> Exercise goal:
Restate word for word each line of the data, starting at the one containing "set_driving_cell -lib_cell sky130_fd_sc_hd__buf_2" and running through the last.

*** Opening Data under study ***

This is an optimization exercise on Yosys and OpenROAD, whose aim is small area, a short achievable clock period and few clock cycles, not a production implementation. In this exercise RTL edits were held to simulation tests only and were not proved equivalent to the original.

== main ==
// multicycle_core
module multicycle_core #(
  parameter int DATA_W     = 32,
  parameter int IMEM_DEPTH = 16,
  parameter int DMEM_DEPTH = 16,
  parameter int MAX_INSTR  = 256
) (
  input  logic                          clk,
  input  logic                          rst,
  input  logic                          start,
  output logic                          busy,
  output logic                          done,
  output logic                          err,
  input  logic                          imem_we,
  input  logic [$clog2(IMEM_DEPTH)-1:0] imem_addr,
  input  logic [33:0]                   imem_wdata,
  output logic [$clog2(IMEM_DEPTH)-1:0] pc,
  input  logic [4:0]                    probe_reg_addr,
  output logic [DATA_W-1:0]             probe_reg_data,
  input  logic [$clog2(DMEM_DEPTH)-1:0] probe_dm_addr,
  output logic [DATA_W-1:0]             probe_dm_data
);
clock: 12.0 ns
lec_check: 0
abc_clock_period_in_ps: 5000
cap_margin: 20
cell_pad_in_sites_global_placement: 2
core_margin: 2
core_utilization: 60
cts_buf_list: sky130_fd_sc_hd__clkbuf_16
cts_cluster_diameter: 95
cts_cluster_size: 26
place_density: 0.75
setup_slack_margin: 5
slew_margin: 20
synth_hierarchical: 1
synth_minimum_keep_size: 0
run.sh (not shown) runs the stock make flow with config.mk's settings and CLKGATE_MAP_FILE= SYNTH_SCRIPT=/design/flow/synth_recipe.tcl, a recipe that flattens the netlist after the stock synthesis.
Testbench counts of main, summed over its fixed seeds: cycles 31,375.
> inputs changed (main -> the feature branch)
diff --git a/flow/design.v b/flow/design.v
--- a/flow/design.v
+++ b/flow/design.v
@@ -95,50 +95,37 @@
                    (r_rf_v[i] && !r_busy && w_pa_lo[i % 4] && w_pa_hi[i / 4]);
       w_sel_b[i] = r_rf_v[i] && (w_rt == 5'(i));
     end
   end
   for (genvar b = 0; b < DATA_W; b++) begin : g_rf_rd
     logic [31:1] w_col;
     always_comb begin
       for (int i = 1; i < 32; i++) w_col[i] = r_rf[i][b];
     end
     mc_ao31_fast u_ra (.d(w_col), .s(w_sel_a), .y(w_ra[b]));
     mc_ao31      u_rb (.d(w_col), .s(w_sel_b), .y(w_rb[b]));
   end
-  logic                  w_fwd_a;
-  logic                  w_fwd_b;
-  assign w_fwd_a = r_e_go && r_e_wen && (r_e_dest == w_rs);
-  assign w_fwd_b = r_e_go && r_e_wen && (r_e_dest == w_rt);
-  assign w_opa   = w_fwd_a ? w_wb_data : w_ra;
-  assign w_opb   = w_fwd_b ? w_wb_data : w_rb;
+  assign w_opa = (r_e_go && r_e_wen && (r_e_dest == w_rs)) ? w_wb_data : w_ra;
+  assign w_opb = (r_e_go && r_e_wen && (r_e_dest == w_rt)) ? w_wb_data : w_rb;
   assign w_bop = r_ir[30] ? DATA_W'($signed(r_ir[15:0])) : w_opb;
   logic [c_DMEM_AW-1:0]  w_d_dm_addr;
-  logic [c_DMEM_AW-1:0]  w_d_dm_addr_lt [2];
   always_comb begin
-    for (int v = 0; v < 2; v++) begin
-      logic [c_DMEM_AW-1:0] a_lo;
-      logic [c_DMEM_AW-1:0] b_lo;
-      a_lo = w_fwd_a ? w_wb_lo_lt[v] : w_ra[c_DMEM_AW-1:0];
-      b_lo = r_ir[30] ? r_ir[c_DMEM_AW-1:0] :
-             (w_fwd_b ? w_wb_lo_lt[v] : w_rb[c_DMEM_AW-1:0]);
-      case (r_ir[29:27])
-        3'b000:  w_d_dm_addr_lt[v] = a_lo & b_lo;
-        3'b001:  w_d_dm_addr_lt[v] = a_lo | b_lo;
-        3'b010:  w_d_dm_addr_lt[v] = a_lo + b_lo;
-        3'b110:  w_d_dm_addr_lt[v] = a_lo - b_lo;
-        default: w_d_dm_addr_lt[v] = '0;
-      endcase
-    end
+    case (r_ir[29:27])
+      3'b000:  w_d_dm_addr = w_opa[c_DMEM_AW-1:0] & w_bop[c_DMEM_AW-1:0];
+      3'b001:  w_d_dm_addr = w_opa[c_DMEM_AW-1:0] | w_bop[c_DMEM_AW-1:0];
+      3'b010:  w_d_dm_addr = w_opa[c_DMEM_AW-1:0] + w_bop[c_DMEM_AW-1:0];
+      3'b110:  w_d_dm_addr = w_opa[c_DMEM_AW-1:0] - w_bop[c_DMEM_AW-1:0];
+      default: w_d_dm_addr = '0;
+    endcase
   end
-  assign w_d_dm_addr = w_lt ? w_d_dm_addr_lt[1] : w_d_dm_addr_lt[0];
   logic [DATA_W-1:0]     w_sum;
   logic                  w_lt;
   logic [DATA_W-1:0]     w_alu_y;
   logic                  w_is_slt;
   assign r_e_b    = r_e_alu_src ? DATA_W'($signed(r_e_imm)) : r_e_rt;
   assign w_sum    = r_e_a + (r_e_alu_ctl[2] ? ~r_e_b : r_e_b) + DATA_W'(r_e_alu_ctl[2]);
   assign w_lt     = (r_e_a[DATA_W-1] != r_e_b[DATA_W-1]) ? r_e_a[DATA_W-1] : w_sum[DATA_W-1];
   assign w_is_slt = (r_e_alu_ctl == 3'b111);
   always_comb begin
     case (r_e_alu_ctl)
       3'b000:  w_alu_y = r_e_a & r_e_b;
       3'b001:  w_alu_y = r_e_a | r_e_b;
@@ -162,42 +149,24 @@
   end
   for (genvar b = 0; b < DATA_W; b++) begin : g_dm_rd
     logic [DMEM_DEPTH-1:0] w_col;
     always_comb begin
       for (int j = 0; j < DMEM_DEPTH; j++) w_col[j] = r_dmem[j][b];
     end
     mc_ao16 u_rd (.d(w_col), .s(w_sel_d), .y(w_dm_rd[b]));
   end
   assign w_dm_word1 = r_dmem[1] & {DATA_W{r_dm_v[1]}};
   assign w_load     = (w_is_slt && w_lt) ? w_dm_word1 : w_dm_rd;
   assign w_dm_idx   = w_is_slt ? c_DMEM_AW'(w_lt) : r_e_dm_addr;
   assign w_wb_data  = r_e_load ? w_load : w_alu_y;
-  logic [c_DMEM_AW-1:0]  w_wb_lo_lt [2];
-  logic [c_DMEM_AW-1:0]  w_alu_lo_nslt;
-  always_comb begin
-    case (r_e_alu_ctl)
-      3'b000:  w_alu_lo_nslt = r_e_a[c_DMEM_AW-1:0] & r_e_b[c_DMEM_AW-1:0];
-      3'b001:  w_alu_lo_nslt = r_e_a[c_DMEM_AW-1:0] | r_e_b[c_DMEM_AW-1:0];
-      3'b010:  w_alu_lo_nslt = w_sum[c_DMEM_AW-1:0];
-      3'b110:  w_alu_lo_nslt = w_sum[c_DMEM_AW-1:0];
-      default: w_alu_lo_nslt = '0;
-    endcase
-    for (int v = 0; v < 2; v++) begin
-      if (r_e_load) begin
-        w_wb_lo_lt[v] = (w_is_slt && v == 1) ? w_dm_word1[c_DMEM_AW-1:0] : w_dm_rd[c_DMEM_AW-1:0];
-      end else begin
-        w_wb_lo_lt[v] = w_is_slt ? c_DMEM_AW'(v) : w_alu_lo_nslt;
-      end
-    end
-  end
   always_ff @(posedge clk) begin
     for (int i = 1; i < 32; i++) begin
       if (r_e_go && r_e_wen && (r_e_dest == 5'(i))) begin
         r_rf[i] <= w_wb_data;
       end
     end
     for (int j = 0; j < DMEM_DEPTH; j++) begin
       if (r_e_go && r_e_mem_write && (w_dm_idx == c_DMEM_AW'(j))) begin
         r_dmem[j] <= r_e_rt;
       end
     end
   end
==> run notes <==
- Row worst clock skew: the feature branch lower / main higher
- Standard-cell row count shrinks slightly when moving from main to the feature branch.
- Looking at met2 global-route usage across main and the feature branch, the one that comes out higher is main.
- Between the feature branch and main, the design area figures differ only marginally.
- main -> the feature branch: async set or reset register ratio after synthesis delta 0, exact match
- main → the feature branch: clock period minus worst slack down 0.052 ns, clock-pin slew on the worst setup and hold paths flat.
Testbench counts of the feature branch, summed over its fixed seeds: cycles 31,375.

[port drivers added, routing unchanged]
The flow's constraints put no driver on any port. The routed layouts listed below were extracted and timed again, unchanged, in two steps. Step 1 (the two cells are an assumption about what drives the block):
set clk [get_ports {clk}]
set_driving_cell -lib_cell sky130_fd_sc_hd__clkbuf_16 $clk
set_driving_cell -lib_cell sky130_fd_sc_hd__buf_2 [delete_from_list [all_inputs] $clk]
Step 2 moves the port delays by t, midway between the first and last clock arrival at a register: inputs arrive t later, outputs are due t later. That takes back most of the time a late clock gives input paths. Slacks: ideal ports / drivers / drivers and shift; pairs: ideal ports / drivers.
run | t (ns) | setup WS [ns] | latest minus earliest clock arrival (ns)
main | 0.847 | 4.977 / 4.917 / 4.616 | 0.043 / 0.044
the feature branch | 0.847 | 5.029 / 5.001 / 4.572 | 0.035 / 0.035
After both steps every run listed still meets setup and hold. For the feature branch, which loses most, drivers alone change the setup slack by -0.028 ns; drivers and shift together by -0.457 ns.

*** Closing Data under study ***

> Task output:
set_driving_cell -lib_cell sky130_fd_sc_hd__buf_2 [delete_from_list [all_inputs] $clk]
Step 2 moves the port delays by t, midway between the first and last clock arrival at a register: inputs arrive t later, outputs are due t later. That takes back most of the time a late clock gives input paths. Slacks: ideal ports / drivers / drivers and shift; pairs: ideal ports / drivers.
run | t (ns) | setup WS [ns] | latest minus earliest clock arrival (ns)
main | 0.847 | 4.977 / 4.917 / 4.616 | 0.043 / 0.044
the feature branch | 0.847 | 5.029 / 5.001 / 4.572 | 0.035 / 0.035
After both steps every run listed still meets setup and hold. For the feature branch, which loses most, drivers alone change the setup slack by -0.028 ns; drivers and shift together by -0.457 ns.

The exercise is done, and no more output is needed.